**What you are asked to do:** Reproduce the entries below, please. Keep every character the same.

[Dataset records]

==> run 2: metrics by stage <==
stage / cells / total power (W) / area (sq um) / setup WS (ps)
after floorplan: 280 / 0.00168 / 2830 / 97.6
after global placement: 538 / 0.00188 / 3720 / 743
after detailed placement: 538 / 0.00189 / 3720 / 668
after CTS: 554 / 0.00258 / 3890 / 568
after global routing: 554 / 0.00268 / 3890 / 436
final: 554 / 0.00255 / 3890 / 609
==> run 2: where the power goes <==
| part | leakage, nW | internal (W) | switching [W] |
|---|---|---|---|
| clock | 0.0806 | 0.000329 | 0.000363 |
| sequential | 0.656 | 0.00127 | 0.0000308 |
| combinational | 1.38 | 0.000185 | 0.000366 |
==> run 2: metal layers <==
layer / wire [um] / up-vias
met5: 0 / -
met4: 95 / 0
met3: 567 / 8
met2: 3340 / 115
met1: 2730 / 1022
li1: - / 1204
$ cat config.mk
export PLATFORM = sky130hd
export DESIGN_NAME = pcxt_board_top
export DESIGN_NICKNAME = d
export VERILOG_FILES = /design/src/common/pcxt_pkg.sv /design/src/common/board_cfg_if.sv /design/src/rtl/pcxt_board_top.sv /design/src/audio/sigma_delta_dac.sv /design/src/audio/sample_strobe.sv /design/src/reset/splash_timer.sv /design/src/reset/reset_sequencer.sv /design/src/rtl/ppi_port_glue.sv /design/src/rtl/status_decode.sv
export SDC_FILE = /design/constraint.sdc
export NUM_CORES = 1
export LEC_CHECK = 0
export BUFFER_PORTS_ARGS = -buffer_cell sky130_fd_sc_hd__buf_2
export CAP_MARGIN = 25
export CORE_ASPECT_RATIO = 0.5
export CORE_MARGIN = 3
export CORE_UTILIZATION = 55
export CTS_BUF_LIST = sky130_fd_sc_hd__clkbuf_4 sky130_fd_sc_hd__clkbuf_8
export CTS_CLUSTER_DIAMETER = 30
export CTS_CLUSTER_SIZE = 40
export DETAILED_ROUTE_END_ITERATION = 6
export PLACE_DENSITY = 0.73
export SETUP_SLACK_MARGIN = 0.3
export SYNTH_ARGS = -nofsm -noshare
export SYNTH_HDL_FRONTEND = slang
export SYNTH_SLANG_ARGS = --single-unit
$ cat constraint.sdc
create_clock -name CLK_50M -period 8.3 [get_ports CLK_50M]
set_input_delay 1.245 -clock CLK_50M [delete_from_list [all_inputs] [get_ports CLK_50M]]
set_output_delay 1.245 -clock CLK_50M [all_outputs]
set_load 0.05 [all_outputs]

**Response:**
==> run 2: metrics by stage <==
stage / cells / total power (W) / area (sq um) / setup WS (ps)
after floorplan: 280 / 0.00168 / 2830 / 97.6
after global placement: 538 / 0.00188 / 3720 / 743
after detailed placement: 538 / 0.00189 / 3720 / 668
after CTS: 554 / 0.00258 / 3890 / 568
after global routing: 554 / 0.00268 / 3890 / 436
final: 554 / 0.00255 / 3890 / 609
==> run 2: where the power goes <==
| part | leakage, nW | internal (W) | switching [W] |
|---|---|---|---|
| clock | 0.0806 | 0.000329 | 0.000363 |
| sequential | 0.656 | 0.00127 | 0.0000308 |
| combinational | 1.38 | 0.000185 | 0.000366 |
==> run 2: metal layers <==
layer / wire [um] / up-vias
met5: 0 / -
met4: 95 / 0
met3: 567 / 8
met2: 3340 / 115
met1: 2730 / 1022
li1: - / 1204
$ cat config.mk
export PLATFORM = sky130hd
export DESIGN_NAME = pcxt_board_top
export DESIGN_NICKNAME = d
export VERILOG_FILES = /design/src/common/pcxt_pkg.sv /design/src/common/board_cfg_if.sv /design/src/rtl/pcxt_board_top.sv /design/src/audio/sigma_delta_dac.sv /design/src/audio/sample_strobe.sv /design/src/reset/splash_timer.sv /design/src/reset/reset_sequencer.sv /design/src/rtl/ppi_port_glue.sv /design/src/rtl/status_decode.sv
export SDC_FILE = /design/constraint.sdc
export NUM_CORES = 1
export LEC_CHECK = 0
export BUFFER_PORTS_ARGS = -buffer_cell sky130_fd_sc_hd__buf_2
export CAP_MARGIN = 25
export CORE_ASPECT_RATIO = 0.5
export CORE_MARGIN = 3
export CORE_UTILIZATION = 55
export CTS_BUF_LIST = sky130_fd_sc_hd__clkbuf_4 sky130_fd_sc_hd__clkbuf_8
export CTS_CLUSTER_DIAMETER = 30
export CTS_CLUSTER_SIZE = 40
export DETAILED_ROUTE_END_ITERATION = 6
export PLACE_DENSITY = 0.73
export SETUP_SLACK_MARGIN = 0.3
export SYNTH_ARGS = -nofsm -noshare
export SYNTH_HDL_FRONTEND = slang
export SYNTH_SLANG_ARGS = --single-unit
$ cat constraint.sdc
create_clock -name CLK_50M -period 8.3 [get_ports CLK_50M]
set_input_delay 1.245 -clock CLK_50M [delete_from_list [all_inputs] [get_ports CLK_50M]]
set_output_delay 1.245 -clock CLK_50M [all_outputs]
set_load 0.05 [all_outputs]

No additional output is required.